Guidance for coding agents working in this repository.

Scope

These instructions apply to the whole repository.

Repository Overview

Kayobe is an OpenStack project for deploying containerised OpenStack to bare metal. The repository combines:

  • Python application code in kayobe/
  • Ansible playbooks, plugins, and inventory defaults in ansible/
  • Ansible roles used by Kayobe in ansible/roles/
  • Top-level CI-oriented roles in roles/, used by Zuul jobs
  • Example operator configuration in etc/kayobe/
  • Documentation in doc/source/

When changing behavior, prefer to preserve the existing split between code, default inventory values, and operator-facing example configuration.

Core Conventions

Python

  • Follow PEP 8 style for Python, along with the OpenStack Style Commandments referenced in HACKING.rst.
  • Use the existing Apache 2.0 file header for new Python files.
  • Keep imports grouped as standard library, third-party, then local imports.
  • Use module-level logging with LOG = logging.getLogger(__name__).
  • Raise project exceptions from kayobe.exception.KayobeException or a specific subclass.
  • Follow existing Cliff command patterns in kayobe/cli/commands.py:
    • mixins provide shared parser and execution behavior
    • command classes implement get_parser() and take_action() or run() consistently with nearby code
    • CLI naming is driven by setup.cfg entry points

Ansible

  • Keep top-level playbooks in ansible/ minimal.

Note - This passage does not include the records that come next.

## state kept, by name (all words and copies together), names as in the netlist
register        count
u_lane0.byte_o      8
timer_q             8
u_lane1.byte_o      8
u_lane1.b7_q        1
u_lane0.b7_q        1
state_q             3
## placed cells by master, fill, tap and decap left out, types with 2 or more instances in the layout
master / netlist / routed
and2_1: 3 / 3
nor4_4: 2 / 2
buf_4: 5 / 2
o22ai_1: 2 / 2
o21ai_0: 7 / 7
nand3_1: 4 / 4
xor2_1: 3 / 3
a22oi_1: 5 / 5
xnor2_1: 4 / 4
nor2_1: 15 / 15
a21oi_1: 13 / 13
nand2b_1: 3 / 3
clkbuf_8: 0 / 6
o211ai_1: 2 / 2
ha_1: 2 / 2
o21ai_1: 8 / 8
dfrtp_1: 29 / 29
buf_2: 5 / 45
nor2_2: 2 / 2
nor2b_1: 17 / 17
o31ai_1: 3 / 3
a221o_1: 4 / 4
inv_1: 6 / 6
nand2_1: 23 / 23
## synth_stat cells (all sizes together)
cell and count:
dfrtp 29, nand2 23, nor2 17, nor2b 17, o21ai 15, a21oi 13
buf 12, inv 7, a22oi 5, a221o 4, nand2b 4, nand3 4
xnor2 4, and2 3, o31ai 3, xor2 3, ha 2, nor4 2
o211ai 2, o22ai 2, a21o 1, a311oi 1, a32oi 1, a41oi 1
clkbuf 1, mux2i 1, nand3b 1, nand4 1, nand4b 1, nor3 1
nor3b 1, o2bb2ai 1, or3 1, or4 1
[src/rtl/agc_timing_pkg.sv]
`default_nettype none
// ============================================================================
// Package     : agc_timing_pkg
// Description : Shared timing constants, state encoding and time-pulse type
//               for the SQ fetch sequencer and its time-pulse counter.
//               NT         - time pulses per memory cycle (MCT), counted 1..NT
//               STALL_TP   - pulse at which a fetch MCT waits for memory data
//               START_ADDR - first fetch address after a GOJAM restart
// Revision    : 1.0 - initial release
// ============================================================================
package agc_timing_pkg;

  localparam int TP_W = 4;
  localparam int NT = 12;
  localparam int STALL_TP = 6;
  localparam logic [11:0] START_ADDR = 12'o4000;

  typedef logic [TP_W-1:0] tp_t;

  typedef enum logic [1:0] {
    RUN   = 2'd0,
    STALL = 2'd1,
    LOAD  = 2'd2
  } seq_state_e;

  // Time-pulse number as a counter-width value.
  function automatic tp_t tp_val(input int n);
    return tp_t'(n);
  endfunction

endpackage
`default_nettype wire

[src/rtl/agc_tp_counter.sv]
`default_nettype none
// ============================================================================
// Module      : agc_tp_counter
// Description : Time-pulse counter running 1..COUNT_MAX and wrapping to 1.
//               The count freezes while hold is high. T02 and T12_n are
//               registered alongside the count so they align with tp.
// Ports       : clk   - clock, one time pulse per cycle
//               rst   - synchronous active-high clear (tp=1)
//               hold  - freeze the count this cycle
//               tp    - current time pulse number
//               t02   - high while tp==2
//               t12_n - low while tp==COUNT_MAX
// Revision    : 1.0 - initial release
// ============================================================================
module agc_tp_counter
  import agc_timing_pkg::*;
#(
  parameter int COUNT_MAX = NT
) (
  input  logic            clk,
  input  logic            rst,
  input  logic            hold,
  output logic [TP_W-1:0] tp,
  output logic            t02,
  output logic            t12_n
);

  logic [TP_W-1:0] tp_next;

  always_comb begin
    tp_next = (tp == tp_val(COUNT_MAX)) ? tp_val(1) : tp + tp_val(1);
  end

  always_ff @(posedge clk) begin
    if (rst) begin
      tp    <= tp_val(1);
      t02   <= 1'b0;
      t12_n <= 1'b1;
    end else if (!hold) begin
      tp    <= tp_next;
      t02   <= (tp_next == tp_val(2));
      t12_n <= (tp_next != tp_val(COUNT_MAX));
    end
  end

endmodule
`default_nettype wire

[src/rtl/sq_fetch_sequencer.sv]
`default_nettype none
// ============================================================================
// Module      : sq_fetch_sequencer
// Description : Generates the MCT time pulses and the next-instruction fetch
//               handshake feeding the SQ register. At the last MCT of an
//               instruction it pulses NISQ, fetches the next word and, in the
//               following fetch MCT, strobes it onto the write lines at T12.
// Ports       : SIM_CLK   - clock, one time pulse per cycle
//               SIM_RST   - synchronous active-high reset
//               GOJAM     - restart; as reset, but arms a START_ADDR fetch
//               INST_DONE - current MCT is the instruction's last (TP1..10)
//               Z_ADDR    - next instruction address
//               MEM_ACK   - memory data valid pulse
//               MEM_DATA  - memory word, valid with MEM_ACK
//               MEM_REQ   - fetch request, held until MEM_ACK
//               MEM_ADDR  - fetch address, stable while MEM_REQ is high
//               TP        - current time pulse 1..12
//               T02       - high while TP==2
//               T12_n     - low while TP==12
//               NISQ      - one-cycle next-instruction pulse at TP11
//               WT_n      - write-bus strobe, active low
//               WL_n      - write lines, active low, all ones when idle
//               FETCH_MCT - current MCT is an instruction fetch
// Revision    : 1.0 - initial release
// ============================================================================
module sq_fetch_sequencer
  import agc_timing_pkg::*;
(
  input  logic            SIM_CLK,
  input  logic            SIM_RST,
  input  logic            GOJAM,
  input  logic            INST_DONE,
  input  logic [11:0]     Z_ADDR,
  input  logic            MEM_ACK,
  input  logic [15:0]     MEM_DATA,
  output logic            MEM_REQ,
  output logic [11:0]     MEM_ADDR,
  output logic [TP_W-1:0] TP,
  output logic            T02,
  output logic            T12_n,
  output logic            NISQ,
  output logic            WT_n,
  output logic [15:0]     WL_n,
  output logic            FETCH_MCT
);

  localparam logic [TP_W-1:0] TP_NISQ_PRE = tp_val(NT - 2);
  localparam logic [TP_W-1:0] TP_LOAD_PRE = tp_val(NT - 1);
  localparam logic [TP_W-1:0] TP_LAST     = tp_val(NT);
  localparam logic [TP_W-1:0] TP_STALL    = tp_val(STALL_TP);

  seq_state_e  state;
  logic        pending_nisq;
  logic        armed;       // a fetch is owed after reset/GOJAM
  logic        use_start;   // next fetch goes to START_ADDR
  logic        data_ok;     // fetch_buf holds this MCT's word
  logic [15:0] fetch_buf;

  logic restart;
  logic ack_ok;
  logic tp_hold;
  logic next_fetch;

  assign restart    = SIM_RST | GOJAM;
  // An acknowledge only counts against an outstanding request, so strays
  // outside a fetch and late ones after an abort are dropped.
  assign ack_ok     = MEM_ACK & MEM_REQ;
  // Freeze at the stall pulse until the word arrives; the same term keeps
  // the counter frozen for the whole STALL state.
  assign tp_hold    = FETCH_MCT & MEM_REQ & ~MEM_ACK & (TP == TP_STALL);
  assign next_fetch = pending_nisq | armed;

  agc_tp_counter #(
    .COUNT_MAX(NT)
  ) u_tp_counter (
    .clk  (SIM_CLK),
    .rst  (restart),
    .hold (tp_hold),
    .tp   (TP),
    .t02  (T02),
    .t12_n(T12_n)
  );

  always_ff @(posedge SIM_CLK) begin
    if (restart) begin
      state        <= RUN;
      pending_nisq <= 1'b0;
      armed        <= 1'b1;
      use_start    <= GOJAM;
      data_ok      <= 1'b0;
      fetch_buf    <= 16'h0000;
      MEM_REQ      <= 1'b0;
      MEM_ADDR     <= 12'h000;
      NISQ         <= 1'b0;
      WT_n         <= 1'b1;
      WL_n         <= 16'hFFFF;
      FETCH_MCT    <= 1'b1;
    end else begin
      NISQ <= 1'b0;

      if (INST_DONE && (TP <= TP_NISQ_PRE)) begin
        pending_nisq <= 1'b1;
      end

      // INST_DONE seen in the TP10 cycle itself still fires NISQ at TP11.
      if (TP == TP_NISQ_PRE) begin
        NISQ <= pending_nisq | INST_DONE;
      end

      if (ack_ok) begin
        fetch_buf <= MEM_DATA;
        data_ok   <= 1'b1;
        MEM_REQ   <= 1'b0;
      end

      case (state)
        RUN: begin
          if (tp_hold) begin
            state <= STALL;
          end else if ((TP == TP_LOAD_PRE) && FETCH_MCT && data_ok) begin
            state <= LOAD;
            WT_n  <= 1'b0;
            WL_n  <= ~fetch_buf;
          end
        end
        STALL: begin
          if (ack_ok) begin
            state <= RUN;
          end
        end
        LOAD: begin
          state <= RUN;
          WT_n  <= 1'b1;
          WL_n  <= 16'hFFFF;
        end
        default: state <= RUN;
      endcase

      // MCT boundary: decide whether the next MCT fetches and launch it.
      if (TP == TP_LAST) begin
        FETCH_MCT    <= next_fetch;
        pending_nisq <= 1'b0;
        armed        <= 1'b0;
        data_ok      <= 1'b0;
        if (next_fetch) begin
          MEM_REQ   <= 1'b1;
          MEM_ADDR  <= use_start ? START_ADDR : Z_ADDR;
          use_start <= 1'b0;
        end
      end
    end
  end

endmodule
`default_nettype wire
<file path="src/rtl/bt_header_serializer_ble.sv">
// BLE/BT packet-header serializer: captures the 10-bit header and UAP on start, emits LSB-first with bit pacing.
// Optional HDR_ABORT_EN adds an abort input that cancels an in-flight header.
module bt_header_serializer_ble #(
  parameter int unsigned HDR_BITS    = 10,
  parameter int unsigned CYC_PER_BIT = 1,
  parameter int unsigned CNT_W       = 4
) (
  input  logic             clk,
  input  logic             reset,
  input  logic             start,
  input  logic [2:0]       lt_addr,
  input  logic [3:0]       pkt_type,
  input  logic             flow,
  input  logic             arqn,
  input  logic             seqn,
  input  logic [7:0]       uap_in,
`ifdef HDR_ABORT_EN
  input  logic             abort,
`endif
  output logic             valid_out,
  output logic             data_out,
  output logic [7:0]       uap_out,
  output logic             busy,
  output logic             done,
  output logic [CNT_W-1:0] bit_count
);

  localparam int unsigned PACE_W = (CYC_PER_BIT > 1) ? $clog2(CYC_PER_BIT) : 1;
  localparam int unsigned FLD_W  = 10;

  typedef enum logic [1:0] {
    ST_IDLE  = 2'd0,
    ST_SHIFT = 2'd1,
    ST_DONE  = 2'd2
  } state_e;

  state_e              state_q, state_d;
  logic [HDR_BITS-1:0] sr_q, sr_d;
  logic [PACE_W-1:0]   pace_q, pace_d;
  logic [CNT_W-1:0]    bit_cnt_q, bit_cnt_d;
  logic [7:0]          uap_q, uap_d;
  logic                valid_q, valid_d;
  logic                data_q, data_d;
  logic                busy_q, busy_d;
  logic                done_q, done_d;
  logic [FLD_W-1:0]    hdr_c;
  logic                abort_c;
  logic                slot_start_c;
  logic                slot_last_c;

`ifdef HDR_ABORT_EN
  assign abort_c = abort;
`else
  assign abort_c = 1'b0;
`endif

  assign hdr_c        = {seqn, arqn, flow, pkt_type, lt_addr};
  assign slot_start_c = (pace_q == PACE_W'(0));
  assign slot_last_c  = (pace_q == PACE_W'(CYC_PER_BIT - 1));

  // Next-state, datapath and registered-output values
  always_comb begin
    state_d   = state_q;
    sr_d      = sr_q;
    pace_d    = pace_q;
    bit_cnt_d = bit_cnt_q;
    uap_d     = uap_q;
    valid_d   = 1'b0;
    data_d    = data_q;
    busy_d    = busy_q;
    done_d    = 1'b0;
    unique case (state_q)
      ST_IDLE: begin
        busy_d = 1'b0;
        if (start) begin
          sr_d      = HDR_BITS'(hdr_c);
          uap_d     = uap_in;
          pace_d    = PACE_W'(0);
          bit_cnt_d = CNT_W'(0);
          busy_d    = 1'b1;
          state_d   = ST_SHIFT;
        end
      end
      ST_SHIFT: begin
        busy_d = 1'b1;
        if (abort_c) begin
          busy_d    = 1'b0;
          bit_cnt_d = CNT_W'(0);
          pace_d    = PACE_W'(0);
          state_d   = ST_IDLE;
        end else if (slot_start_c && (bit_cnt_q == CNT_W'(HDR_BITS))) begin
          // The slot after the last bit slot closes the header
          done_d  = 1'b1;
          state_d = ST_DONE;
        end else begin
          if (slot_start_c) begin
            valid_d   = 1'b1;
            data_d    = sr_q[0];
            sr_d      = sr_q >> 1;
            bit_cnt_d = bit_cnt_q + CNT_W'(1);
          end
          pace_d = slot_last_c ? PACE_W'(0) : pace_q + PACE_W'(1);
        end
      end
      ST_DONE: begin
        busy_d  = 1'b0;
        state_d = ST_IDLE;
      end
      default: begin
        busy_d  = 1'b0;
        state_d = ST_IDLE;
      end
    endcase
  end

  always_ff @(posedge clk or negedge reset) begin
    if (!reset) begin
      state_q   <= ST_IDLE;
      sr_q      <= '0;
      pace_q    <= '0;
      bit_cnt_q <= '0;
      uap_q     <= '0;
      valid_q   <= 1'b0;
      data_q    <= 1'b0;
      busy_q    <= 1'b0;
      done_q    <= 1'b0;
    end else begin
      state_q   <= state_d;
      sr_q      <= sr_d;
      pace_q    <= pace_d;
      bit_cnt_q <= bit_cnt_d;
      uap_q     <= uap_d;
      valid_q   <= valid_d;
      data_q    <= data_d;
      busy_q    <= busy_d;
      done_q    <= done_d;
    end
  end

  assign valid_out = valid_q;
  assign data_out  = data_q;
  assign uap_out   = uap_q;
  assign busy      = busy_q;
  assign done      = done_q;
  assign bit_count = bit_cnt_q;

endmodule

</file>
## config.mk

```make
export PLATFORM = sky130hd
export DESIGN_NAME = hazard_ctrl
export DESIGN_NICKNAME = d
export VERILOG_FILES = /design/src/rtl/hazard_ctrl_pkg.sv /design/src/rtl/hazard_ctrl_load_use.sv /design/src/rtl/hazard_ctrl.sv
export SDC_FILE = /design/constraint.sdc
export NUM_CORES = 1
export LEC_CHECK = 0
export CAP_MARGIN = 10
export CORE_UTILIZATION = 60
export DETAILED_ROUTE_END_ITERATION = 10
export DONT_BUFFER_PORTS = 1
export GPL_ROUTABILITY_DRIVEN = 0
export HOLD_SLACK_MARGIN = 0.02
export PLACE_DENSITY = 0.84
export SLEW_MARGIN = 10
export SYNTH_ARGS = -nofsm -noshare
export SYNTH_HDL_FRONTEND = slang
export SYNTH_HIERARCHICAL = 1
export SYNTH_SLANG_ARGS = --single-unit
```

## constraint.sdc

```tcl
create_clock -name clk -period 4.5 [get_ports clk]
set_input_delay 0.9 -clock clk [delete_from_list [all_inputs] [get_ports clk]]
set_output_delay 0.9 -clock clk [all_outputs]
set_load 0.01 [all_outputs]
```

Put reusable logic in roles.
  • Use kebab-case names for playbooks in ansible/.
  • Preserve the current YAML style and comment formatting in inventory defaults and example config.
  • Custom Ansible plugins live in ansible/action_plugins/, ansible/filter_plugins/, ansible/lookup_plugins/, and ansible/test_plugins/.
  • For filter and lookup plugins, implementations live in kayobe/plugins/ with thin re-export wrappers in the ansible/*_plugins/ directories. Put new filter/lookup logic in kayobe/plugins/ and add a wrapper under ansible/*_plugins/ if following this pattern.
  • For action plugins, implementations are typically full standalone modules directly in ansible/action_plugins/ with no counterpart in kayobe/plugins/. Follow the nearest existing plugin of the same kind.
  • Roles use standard Ansible layout such as defaults/main.yml, tasks/main.yml, and vars/main.yml.
  • Put roles used by Kayobe playbooks under ansible/roles/.
  • Treat the top-level roles/ directory as Zuul/CI-focused content rather than the main home for Kayobe runtime roles.
  • For list-type variables, follow the three-tier composition pattern where applicable: <var>_default + <var>_extra combined into <var>. This lets operators extend defaults without replacing them.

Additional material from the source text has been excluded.